The consequences of the war could be good or bad, Lyons said, noting that Bush's decision to go to war was risky.
"I don't think anyone on either side can predict accurately what the consequences will be," he said. "It's a risky condition with unpredictable consequences."
The war could stabilize the Middle East politically and could encourage democratization of the area, Lyons said.
"Saddam Hussein has been an unstabilizing and destabilizing force there. He wants to unite Arab nations in opposition to the United States, in opposition to Israel," Lyons said. "Ultimately for there to be peace in the Middle East, the Palestinians and Israelis and the Arab nations have to find a way to co-exist, and Saddam Hussein doesn't want to coexist.
"He wanted to become the pro-Arab leader of the Arab nations in the region. He wanted to become a nuclear power that would challenge the nuclear power of Israel."

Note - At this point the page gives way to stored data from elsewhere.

### src/rtl/btn_irq_ctrl.sv
`default_nettype none
// ============================================================================
// Module      : btn_irq_ctrl
// Description : IPIF user-logic slave for up to 16 push-buttons.
//               Each channel: 2-FF synchroniser, tick-sampled debounce
//               filter with a consecutive-sample count, and press/release
//               edge detection. Events latch into a W1C register and drive
//               one registered level interrupt through an enable mask.
//               The sample divider is software-programmable at run time.
// Ports       : Bus2IP_Clk    - the only clock (rising edge)
//               Bus2IP_Reset  - synchronous active-high reset
//               Bus2IP_Data   - write data
//               Bus2IP_BE     - byte enables (writes need all ones)
//               Bus2IP_RdCE   - read enables, bit[3]=0x00 .. bit[0]=0x0C
//               Bus2IP_WrCE   - write enables, same ordering
//               IP2Bus_Data   - read data (0 unless exactly one RdCE set)
//               IP2Bus_RdAck  - same-cycle read acknowledge
//               IP2Bus_WrAck  - same-cycle write acknowledge
//               IP2Bus_Error  - write to read-only STATE
//               btn           - raw asynchronous buttons, active-high
//               irq           - registered level interrupt
// Registers   : 0x00 STATE RO, 0x04 EVENT W1C, 0x08 IE RW, 0x0C CFG RW
// Revision    : 1.0 - initial parametrised release
// ============================================================================
module btn_irq_ctrl #(
  parameter int          C_NUM_REG    = 4,
  parameter int          C_SLV_DWIDTH = 32,
  parameter int          C_NUM_BTN    = 3,
  parameter int          C_DIV_W      = 18,
  parameter int unsigned C_DIV_RST    = 2**18 - 1,
  parameter int          C_DB_CNT     = 4
) (
  input  logic                      Bus2IP_Clk,
  input  logic                      Bus2IP_Reset,
  input  logic [C_SLV_DWIDTH-1:0]   Bus2IP_Data,
  input  logic [C_SLV_DWIDTH/8-1:0] Bus2IP_BE,
  input  logic [C_NUM_REG-1:0]      Bus2IP_RdCE,
  input  logic [C_NUM_REG-1:0]      Bus2IP_WrCE,
  output logic [C_SLV_DWIDTH-1:0]   IP2Bus_Data,
  output logic                      IP2Bus_RdAck,
  output logic                      IP2Bus_WrAck,
  output logic                      IP2Bus_Error,
  input  logic [C_NUM_BTN-1:0]      btn,
  output logic                      irq
);

  localparam int                      C_CNT_W    = 4;
  localparam logic [C_CNT_W-1:0]      C_DB_LAST  = C_CNT_W'(C_DB_CNT - 1);
  localparam logic [15:0]             C_BTN_MASK = 16'((32'd1 << C_NUM_BTN) - 32'd1);
  // Press bits live in [15:0], release bits in [31:16].
  localparam logic [C_SLV_DWIDTH-1:0] C_EV_MASK  = C_SLV_DWIDTH'({C_BTN_MASK, C_BTN_MASK});

  // --------------------------------------------------------------------------
  // State
  // --------------------------------------------------------------------------
  logic [C_NUM_BTN-1:0]    sync1_q;
  logic [C_NUM_BTN-1:0]    sync2_q;
  logic [C_DIV_W-1:0]      div_q,    div_d;
  logic [C_DIV_W-1:0]      divcnt_q, divcnt_d;
  logic [C_NUM_BTN-1:0]    state_q,  state_d;
  logic [C_CNT_W-1:0]      fcnt_q [C_NUM_BTN];
  logic [C_CNT_W-1:0]      fcnt_d [C_NUM_BTN];
  logic [C_SLV_DWIDTH-1:0] ev_q,     ev_d;
  logic [C_SLV_DWIDTH-1:0] ie_q,     ie_d;
  logic                    irq_q,    irq_d;

  // --------------------------------------------------------------------------
  // Bus decode: a write lands only with every byte lane enabled, but the
  // acknowledge is returned regardless.
  // --------------------------------------------------------------------------
  logic be_full;
  logic wr_event;
  logic wr_ie;
  logic wr_cfg;

  assign be_full  = &Bus2IP_BE;
  assign wr_event = Bus2IP_WrCE[2] & be_full;
  assign wr_ie    = Bus2IP_WrCE[1] & be_full;
  assign wr_cfg   = Bus2IP_WrCE[0] & be_full;

  assign IP2Bus_RdAck = |Bus2IP_RdCE;
  assign IP2Bus_WrAck = |Bus2IP_WrCE;
  assign IP2Bus_Error = Bus2IP_WrCE[3];

  // --------------------------------------------------------------------------
  // Sample divider: tick while the down-counter sits at zero.
  // --------------------------------------------------------------------------
  logic tick;
  assign tick = (divcnt_q == '0);

  always_comb begin
    div_d    = div_q;
    divcnt_d = divcnt_q;
    if (wr_cfg) begin
      // A new divider takes effect immediately rather than after the
      // current (possibly very long) period has run out.
      div_d    = Bus2IP_Data[C_DIV_W-1:0];
      divcnt_d = Bus2IP_Data[C_DIV_W-1:0];
    end else if (tick) begin
      divcnt_d = div_q;
    end else begin
      divcnt_d = divcnt_q - 1'b1;
    end
  end

  // --------------------------------------------------------------------------
  // Debounce filter: a new level is accepted only after C_DB_CNT consecutive
  // ticks disagree with the current state; any agreeing tick restarts it.
  // --------------------------------------------------------------------------
  logic [C_NUM_BTN-1:0] press;
  logic [C_NUM_BTN-1:0] release_ev;

  always_comb begin
    state_d    = state_q;
    press      = '0;
    release_ev = '0;
    for (int i = 0; i < C_NUM_BTN; i++) begin
      fcnt_d[i] = fcnt_q[i];
    end
    if (tick) begin
      for (int i = 0; i < C_NUM_BTN; i++) begin
        if (sync2_q[i] == state_q[i]) begin
          fcnt_d[i] = '0;
        end else if (fcnt_q[i] == C_DB_LAST) begin
          state_d[i]    = sync2_q[i];
          fcnt_d[i]     = '0;
          press[i]      = sync2_q[i];
          release_ev[i] = ~sync2_q[i];
        end else begin
          fcnt_d[i] = fcnt_q[i] + 1'b1;
        end
      end
    end
  end

  // --------------------------------------------------------------------------
  // EVENT / IE / IRQ. Setting is applied after clearing so a new event
  // survives a W1C of the same bit in the same cycle.
  // --------------------------------------------------------------------------
  logic [C_SLV_DWIDTH-1:0] ev_set;
  logic [C_SLV_DWIDTH-1:0] ev_clr;

  always_comb begin
    ev_set                  = '0;
    ev_set[C_NUM_BTN-1:0]   = press;
    ev_set[16 +: C_NUM_BTN] = release_ev;
    ev_clr                  = wr_event ? Bus2IP_Data : '0;
    ev_d                    = ((ev_q & ~ev_clr) | ev_set) & C_EV_MASK;
    ie_d                    = wr_ie ? (Bus2IP_Data & C_EV_MASK) : ie_q;
    irq_d                   = |(ev_q & ie_q);
  end

  assign irq = irq_q;

  // --------------------------------------------------------------------------
  // Registers
  // --------------------------------------------------------------------------
  always_ff @(posedge Bus2IP_Clk) begin
    if (Bus2IP_Reset) begin
      sync1_q  <= '0;
      sync2_q  <= '0;
      div_q    <= C_DIV_W'(C_DIV_RST);
      divcnt_q <= '0;
      state_q  <= '0;
      for (int i = 0; i < C_NUM_BTN; i++) begin
        fcnt_q[i] <= '0;
      end
      ev_q     <= '0;
      ie_q     <= '0;
      irq_q    <= 1'b0;
    end else begin
      sync1_q  <= btn;
      sync2_q  <= sync1_q;
      div_q    <= div_d;
      divcnt_q <= divcnt_d;
      state_q  <= state_d;
      for (int i = 0; i < C_NUM_BTN; i++) begin
        fcnt_q[i] <= fcnt_d[i];
      end
      ev_q     <= ev_d;
      ie_q     <= ie_d;
      irq_q    <= irq_d;
    end
  end

  // --------------------------------------------------------------------------
  // Read mux: only a one-hot RdCE selects a register.
  // --------------------------------------------------------------------------
  always_comb begin
    IP2Bus_Data = '0;
    case (Bus2IP_RdCE)
      4'b1000: IP2Bus_Data = C_SLV_DWIDTH'(state_q);
      4'b0100: IP2Bus_Data = ev_q;
      4'b0010: IP2Bus_Data = ie_q;
      4'b0001: IP2Bus_Data = C_SLV_DWIDTH'(div_q);
      default: IP2Bus_Data = '0;
    endcase
  end

endmodule
`default_nettype wire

Lyons said another major aspect of the war is oil and the United States economy.
"The Middle East sits on an enormous share of the world's oil reserves," he said. "Peace in the Middle East is very good for our nation's economy."
A peaceful Middle East is not only important to United States national economic interests, Lyons said, it is also the best protection the country has against terrorism.

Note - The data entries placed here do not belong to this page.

[config.mk]
export PLATFORM = sky130hd
export DESIGN_NAME = instruction_fetch_unit
export DESIGN_NICKNAME = d
export VERILOG_FILES = /design/src/rtl/kgp_risc_pkg.sv /design/src/rtl/ifu_wait_timer.sv /design/src/rtl/instruction_fetch_unit.sv
export SDC_FILE = /design/constraint.sdc
export NUM_CORES = 1
export LEC_CHECK = 0
export CORE_MARGIN = 4
export CORE_UTILIZATION = 42
export DETAILED_ROUTE_END_ITERATION = 12
export HOLD_SLACK_MARGIN = 0.03
export PLACE_DENSITY_LB_ADDON = 0.1
export SLEW_MARGIN = 10
export SYNTH_ARGS = -nofsm -noshare
export SYNTH_HDL_FRONTEND = slang
export SYNTH_SLANG_ARGS = --single-unit
[constraint.sdc]
create_clock -name clk -period 3 [get_ports clk]
set_input_delay 0.6 -clock clk [delete_from_list [all_inputs] [get_ports clk]]
set_output_delay 0.6 -clock clk [all_outputs]
set_load 0.01 [all_outputs]
[src/rtl/kgp_risc_pkg.sv]
// Shared KGP-RISC definitions: fetch FSM state encoding, default datapath widths
// and the architectural reset PC.
package kgp_risc_pkg;

    localparam int unsigned ADDR_W_DEF   = 32;
    localparam int unsigned INSTR_W_DEF  = 32;
    localparam logic [31:0] RESET_PC_DEF = 32'd0;

    typedef enum logic [1:0] {
        S_REQ  = 2'd0,
        S_WAIT = 2'd1,
        S_HOLD = 2'd2,
        S_ERR  = 2'd3
    } ifu_state_t;

endpackage

[src/rtl/ifu_wait_timer.sv]
// Loadable up-counter with a terminal-count flag, used as the fetch response watchdog.
// Only present when IFU_FETCH_TIMEOUT_EN is defined.
`ifdef IFU_FETCH_TIMEOUT_EN
module ifu_wait_timer #(
    parameter int unsigned CNT_W  = 8,
    parameter int unsigned TC_VAL = 255
) (
    input  logic clk,
    input  logic rst,
    input  logic i_load,
    input  logic i_en,
    output logic o_tc
);

    logic [CNT_W-1:0] r_cnt;

    // Flags the cycle whose increment makes the count reach TC_VAL.
    assign o_tc = i_en && (r_cnt == CNT_W'(TC_VAL - 1));

    // Wait counter: cleared on load, counts every enabled cycle.
    always_ff @(posedge clk) begin
        if (!rst) begin
            r_cnt <= {CNT_W{1'b0}};
        end else if (i_load) begin
            r_cnt <= {CNT_W{1'b0}};
        end else if (i_en) begin
            r_cnt <= r_cnt + CNT_W'(1);
        end
    end

endmodule
`endif

[src/rtl/instruction_fetch_unit.sv]
// KGP-RISC PC and instruction-fetch stage (req/gnt/rvalid fetch, hold-for-decode).
// Optional response watchdog enabled by IFU_FETCH_TIMEOUT_EN.
module instruction_fetch_unit
    import kgp_risc_pkg::*;
#(
    parameter int unsigned       ADDR_W      = ADDR_W_DEF,
    parameter int unsigned       INSTR_W     = INSTR_W_DEF,
    parameter logic [ADDR_W-1:0] RESET_PC    = ADDR_W'(RESET_PC_DEF),
    parameter int unsigned       TIMEOUT_CYC = 255
) (
    input  logic               clk,
    input  logic               rst,
    input  logic               halt,
    output logic               imem_req,
    output logic [ADDR_W-1:0]  imem_addr,
    input  logic               imem_gnt,
    input  logic               imem_rvalid,
    input  logic [INSTR_W-1:0] imem_rdata,
    output logic               id_valid,
    input  logic               id_ready,
    output logic [INSTR_W-1:0] id_instr,
    output logic [ADDR_W-1:0]  pc,
    input  logic [ADDR_W-1:0]  next_pc,
    output logic               fetch_err
);

    ifu_state_t          r_state;
    logic [ADDR_W-1:0]   r_pc;
    logic                r_id_valid;
    logic [INSTR_W-1:0]  r_id_instr;
    logic                w_imem_req;
    logic                w_tmr_tc;

    // Request is suppressed while reset is held so nothing is issued in the reset cycle.
    assign w_imem_req = rst && (r_state == S_REQ) && !halt;

`ifdef IFU_FETCH_TIMEOUT_EN
    localparam int unsigned CNT_W = $clog2(TIMEOUT_CYC + 1);

    logic r_fetch_err;
    logic w_tmr_load;
    logic w_tmr_en;

    assign w_tmr_load = w_imem_req && imem_gnt;
    assign w_tmr_en   = (r_state == S_WAIT) && !imem_rvalid;

    ifu_wait_timer #(
        .CNT_W  (CNT_W),
        .TC_VAL (TIMEOUT_CYC)
    ) u_wait_timer (
        .clk    (clk),
        .rst    (rst),
        .i_load (w_tmr_load),
        .i_en   (w_tmr_en),
        .o_tc   (w_tmr_tc)
    );

    assign fetch_err = r_fetch_err;
`else
    assign w_tmr_tc  = 1'b0;
    assign fetch_err = 1'b0;
`endif

    // Fetch FSM with registered PC, instruction holding register and error flag.
    always_ff @(posedge clk) begin
        if (!rst) begin
            r_state    <= S_REQ;
            r_pc       <= RESET_PC;
            r_id_valid <= 1'b0;
            r_id_instr <= {INSTR_W{1'b0}};
`ifdef IFU_FETCH_TIMEOUT_EN
            r_fetch_err <= 1'b0;
`endif
        end else begin
            case (r_state)
                S_REQ: begin
                    r_id_valid <= 1'b0;
                    if (w_imem_req && imem_gnt) begin
                        r_state <= S_WAIT;
                    end
                end
                S_WAIT: begin
                    if (imem_rvalid) begin
                        r_id_instr <= imem_rdata;
                        r_id_valid <= 1'b1;
                        r_state    <= S_HOLD;
                    end else if (w_tmr_tc) begin
`ifdef IFU_FETCH_TIMEOUT_EN
                        r_fetch_err <= 1'b1;
`endif
                        r_state <= S_ERR;
                    end
                end
                S_HOLD: begin
                    // next_pc only matters on the retire handshake edge.
                    if (id_ready) begin
                        r_pc       <= next_pc;
                        r_id_valid <= 1'b0;
                        r_state    <= S_REQ;
                    end
                end
`ifdef IFU_FETCH_TIMEOUT_EN
                S_ERR: begin
                    r_id_valid  <= 1'b0;
                    r_fetch_err <= 1'b1;
                end
`endif
                default: begin
                    r_id_valid <= 1'b0;
                    r_state    <= S_REQ;
                end
            endcase
        end
    end

    assign imem_req  = w_imem_req;
    assign imem_addr = r_pc;
    assign pc        = r_pc;
    assign id_valid  = r_id_valid;
    assign id_instr  = r_id_instr;

endmodule

==> impl_metrics.toml, run 1 <==
[drt]
wl_per_cell_um = 13.2
drtIter0Drc = 61
drc = 0
postRouteWirelength_um = 7390
via_per_inst = 4.53
ant_nets = 0
first_pass_iters = 4
vias = 2534

[yosys]
synth_mux_area_share_pct = 0
netlist_area_um2 = 3050
synth.avg_cell_area_um2 = 9.07
synth_seq_area_share_pct = 44.0
netlist_instances = 336
synth_compound_area_share_pct = 14.7
synth_fa_ha_area_share_pct = 0
yosys.area_share.simple_pct = 25.5
synth_xor_area_share_pct = 0
ys_ff_latch = 67
synth_top_family_by_area = "simple AND/OR/NAND/NOR gates"
syn-num-nets = 406
synth_cell_types = 24
synth_warnings = 0

[power]
power_leakage_nw = 1.66
power_density_nw_per_um2 = 399
fin_total_pwr_mw = 1.83
irDropWorstVdd_mv = 0.253

[global_route]
grt_pass1_vias = 2377
overflow = 0
grt_max_degree = 67
antenna_found_initial = 0
track_usage_pct = 16.7
grt_pass1_wl_um = 11600

[cells_and_area]
drive_gt1_share_pct = 16.6
fillerInstances = 624
nets = 528
final_cells = 559
fin_area_um2 = 4590
syn2layout_area_growth_pct = 50.6
num_antenna_cells = 0

[placement]
portBuffers = 167
dpl.cell_count = 543
place_area_um2 = 4410
hpwl_um = 5440
routabilityCongestion = 0.696

[hold_path]
hold_class = "reg -> reg"

[floorplanning]
start_util_pct = 44.1
die_w_um = 93.2
fp.dieH_um = 93.2
floorplan.rows = 30
fp.dieArea_um2 = 8680
core_um2 = 6910
pin_count = 169

[timing]
drv_slew = 0
max_freq_ghz = 0.427
worstMarginPinSlew_ns = 0.699
hold_viol = 0
post-route-period-util_pct = 78.1
skew_ns = 0.00914
relSlewSlack_pct = 53.4
fin_crit_ns = 2.34
hold_slack_ns = 0.453
rsz0062_at_grt = "false"
fin_setup_tns_ns = 0
finalSetupViolations = 0

[clock_network]
cts_sinks = 67
clock_path_buffers = 2
postCtsSetupRepairBufs = 0
clkLatencyLatePin_ns = 0.33
root_buffer = "clkbuf_8"
cts_buffers = 9
cts_max_level = 3
clk_pin_slew_ns = 0.07
ctsResizeCount = 0
cts_tree = "done"
cts_hold_buf = 0

[critical_path]
cp.arrival_ns = 1.74
crit_fanout = 2
worstSetupPathType = "in -> out"
start_kind = "primary input"
required_ns = 2.40
cp-end-kind = "output port"

[status]
status = "finished clean"

[run]
max_cap_viol_count = 0
## cell type report
| cell class | count | area (µm²) | share of cell area [%] |
|---|---|---|---|
| clock inverters | 4 | 25.0 | 0.545 |
| well taps | 96 | 120 | 2.62 |
| clock buffers | 12 | 155 | 3.38 |
| multi-input cells | 208 | 1230 | 26.8 |
| flip-flops and latches | 67 | 1340 | 29.2 |
| repair buffers | 172 | 1720 | 37.5 |
## state kept, by name (all words and copies together), names as in the netlist
name / count
id_instr: 32
r_state: 2
imem_addr: 32
id_valid: 1
## critical path, stage by stage
cell and delay (ns):
clkdlybuf4s50_1 0.41, nor3_1 0.17, clkdlybuf4s50_1 0.56
## where the power goes
| group | internal, mW | switching (mW) | total [mW] | leakage [nW] |
|---|---|---|---|---|
| sequential | 0.906 | 0.0128 | 0.919 | 0.541 |
| clock | 0.343 | 0.332 | 0.674 | 0.0884 |
| combinational | 0.138 | 0.0979 | 0.236 | 1.03 |
| total | 1.39 | 0.442 | 1.83 | 1.66 |
## path summary, 6_finish.rpt
kind	from	endpoint	slack [ns]	depth (start not counted)
worst max register to register	r_state[0]	id_instr[13]	1.40	4
worst min-delay path	id_instr[18]	id_instr[18]	0.45	2
worst max-delay path	halt	imem_req	0.66	3
worst min register to register	id_instr[18]	id_instr[18]	0.45	2
## metal layers
metal	vias up	track usage [%]	wire, µm
met5	-	0	0
met2	91	26.6	3490
met3	8	5.15	599
li1	1343	-	-
met1	1092	21.1	3220
met4	0	6.23	78
## cell usage after synthesis, drive strengths merged
cell / number / area share (%)
buf: 54 / 15
a21boi: 1 / 0.25
nand2: 65 / 8.0
clkbuf: 7 / 1.0
a21oi: 1 / 0.16
dfxtp: 67 / 44
nor2: 4 / 0.49
and3: 1 / 0.21
nand3: 64 / 15
conb: 1 / 0.12
o21a: 1 / 0.25
nor3: 1 / 0.16
nand3b: 2 / 1.3
nand2b: 1 / 0.21
nor2b: 1 / 0.21
o21ai: 65 / 14
## cell families after synthesis
logic type      after synthesis
compound gates               68
buf+inv                      61
flops                        67
other cells                   1
simple gates                139
## placed cells by master, fill, tap and decap left out
cell and count:
clkdlybuf4s50_1 166, dfxtp_1 67, nand2_1 65, nand3_1 37, o21ai_0 30, nand3_2 27
o21ai_2 27, clkbuf_8 11, o21ai_1 8, buf_4 5, nor2_1 4, nand3b_4 2
clkinv_2 2, clkinvlp_4 2, nand2b_1 1, nor3_1 1, nor2b_1 1, a21oi_1 1
and3_1 1, o21a_1 1, a21boi_0 1, conb_1 1, clkbuf_1 1, buf_12 1
## metrics by stage
step | setup slack [ns] | util [%]
4_1_cts | 0.648 | 66.4
3_3_place_gp | 0.650 | 63.8
5_1_grt | 0.577 | 66.4
3_5_place_dp | 0.666 | 63.8
6_report | 0.658 | 66.4
2_1_floorplan | 1.35 | -
(Power assumes the default switching activity.)
==> run 2, diff against run 1 <==
- CORE_UTILIZATION: 42 -> 39
- clock period: 3 -> 2.22 ns (I/O delays scaled with it)
==> impl_metrics.toml, run 2 (synthesized netlist as in run 1, its figures left out) <==
[status]
status = "finished clean"

[cells_and_area]
syn2layout_area_growth_pct = 51.1
drive_gt1_share_pct = 16.3
mostFrequentLayoutCell = "clkdlybuf4s50_1"
mostFrequentLayoutCells = "clkdlybuf4s50_1, dfxtp_1, nand2_1"
num_antenna_cells = 0
fin_area_um2 = 4610
multi_input_area_um2 = 1230
nets = 528
fillerInstances = 627
ff_latch_area_um2 = 1340

[timing]
skew_ns = 0.00824
fin_setup_tns_ns = 0
worstMarginPinSlew_ns = 0.608
drv_slew = 0
setup_slack_ns = 0.188
finalSetupViolations = 0
hold_viol = 0
max_freq_ghz = 0.492
rsz0062_at_grt = "false"
post-route-period-util_pct = 91.5
fin_crit_ns = 2.03
relSlewSlack_pct = 59.5

[clock_network]
clkLatencyLatePin_ns = 0.33
clk_pin_slew_ns = 0.06
cts_hold_buf = 0
cts_sinks = 67
cts_tree = "done"
clock_path_buffers = 2
postCtsSetupRepairBufs = 0
root_buffer = "clkbuf_8"
ctsResizeCount = 0
cts_buffers = 9
cts_max_level = 3

[drt]
drtIter0Drc = 80
met1_length_um = 3110
wl_met2_um = 3640
ant_nets = 0
vias = 2587
wl_per_cell_um = 13.3
drc = 0
via_per_inst = 4.62
top_layer = "met4"
postRouteWirelength_um = 7450
dr_wl_met3_um = 599
first_pass_iters = 4

[floorplanning]
start_util_pct = 41.1
die_w_um = 96.4
core_um2 = 7410
pin_count = 169
fp.dieH_um = 96.4
fp.dieArea_um2 = 9290
floorplan.rows = 31

[hold_path]
hold_class = "in -> reg"
hold_depth = 3

[power]
irDropWorstVdd_mv = 0.333
power_density_nw_per_um2 = 533
power_leakage_nw = 1.67
fin_total_pwr_mw = 2.45

[critical_path]
cp-end-kind = "output port"
r2r.worst_path.cells = 3
start_kind = "register"
crit_path_max_incr_delay_ns = 0.56
crit_chain = "nand2b_1, nor3_1, clkdlybuf4s50_1"
reg2reg_setup_slack_ns = 0.77
critPathSlowestCell = "clkdlybuf4s50_1"
required_ns = 1.78
worstSetupPathType = "reg -> out"
cp.arrival_ns = 1.59
crit_fanout = 6

[global_route]
grt_max_degree = 131
antenna_found_initial = 0
track_usage_pct = 15.1
grt_pass1_wl_um = 10900
overflow = 0
grt_pass1_vias = 2310

[placement]
routabilityCongestion = 0.711
portBuffers = 167
hpwl_um = 5320
place_area_um2 = 4440
dp_slack_ns = 0.189

[run]
max_cap_viol_count = 0
-- run 2: cell count changes in the layout (fill, tap and decap cells not counted), sizes merged --
cell	previous run	this run
clkinv	2	1
clkinvlp	2	1
-- run 2: final cells by class --
type	count	area share [%]
Clock buffer	12	3.37
Clock inverter	2	0.272
Multi-Input combinational cell	208	26.7
Sequential cell	67	29.1
Tap cell	99	2.69
Timing Repair Buffer	172	37.9
-- run 2: layer usage --
layer	vias to the layer above	GRT usage [%]
met5	-	0
met2	86	24.9
met1	1145	18.2
met4	0	6.31
li1	1347	-
met3	9	4.73
-- run 2: final timing paths --
kind	start	endpoint
worst max-delay path	r_state[1]	imem_req
worst min-delay path	rst	r_state[0]
worst max register to register	r_state[0]	imem_addr[26]
worst min register to register	id_instr[27]	id_instr[27]
-- run 2: worst max-delay path: cells and delay by family, from the launching register on --
family	cells	cell delay, ns
and+or+nand+nor	2	0.33
buffers and inverters	1	0.56
DFF	1	0.37
-- run 2: power breakdown --
| part | internal [mW] | switching, mW |
|---|---|---|
| clock | 0.453 | 0.435 |
| sequential | 1.22 | 0.0174 |
| combinational | 0.189 | 0.133 |
| total | 1.87 | 0.585 |
-- run 2: stage by stage --
step	instances	util (%)	hold slack (ns)
global placement	546	59.9	0.443
CTS	560	62.2	0.431
detailed placement	546	59.9	0.443
floorplan	336	-	0.481
global route	560	62.2	0.451
finish	560	62.2	0.441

The current state of world opinion on the United States "in essence could fuel anti-Americanism that underlies terrorism," Peterson said.
With continued military action in Iraq, Lyons said, an increase in terrorist activity might be seen.
"Our military action could, at least in the short term, greatly heighten terrorist acts against the United States," he said. "[The United States] is going to make enemies. There's no question about it, and it's entirely possible that there will be serious, serious terrorist retaliation against the United States and terrorist retaliation against Israel.
"It's possible Saddam Hussein will attack Israel, maybe with biological weapons," Lyons said. "There are many, many things that could go wrong as a result of the war."
Lyons said one major consequence of the war could be Tony Blair being replaced as the prime minister of Great Britain.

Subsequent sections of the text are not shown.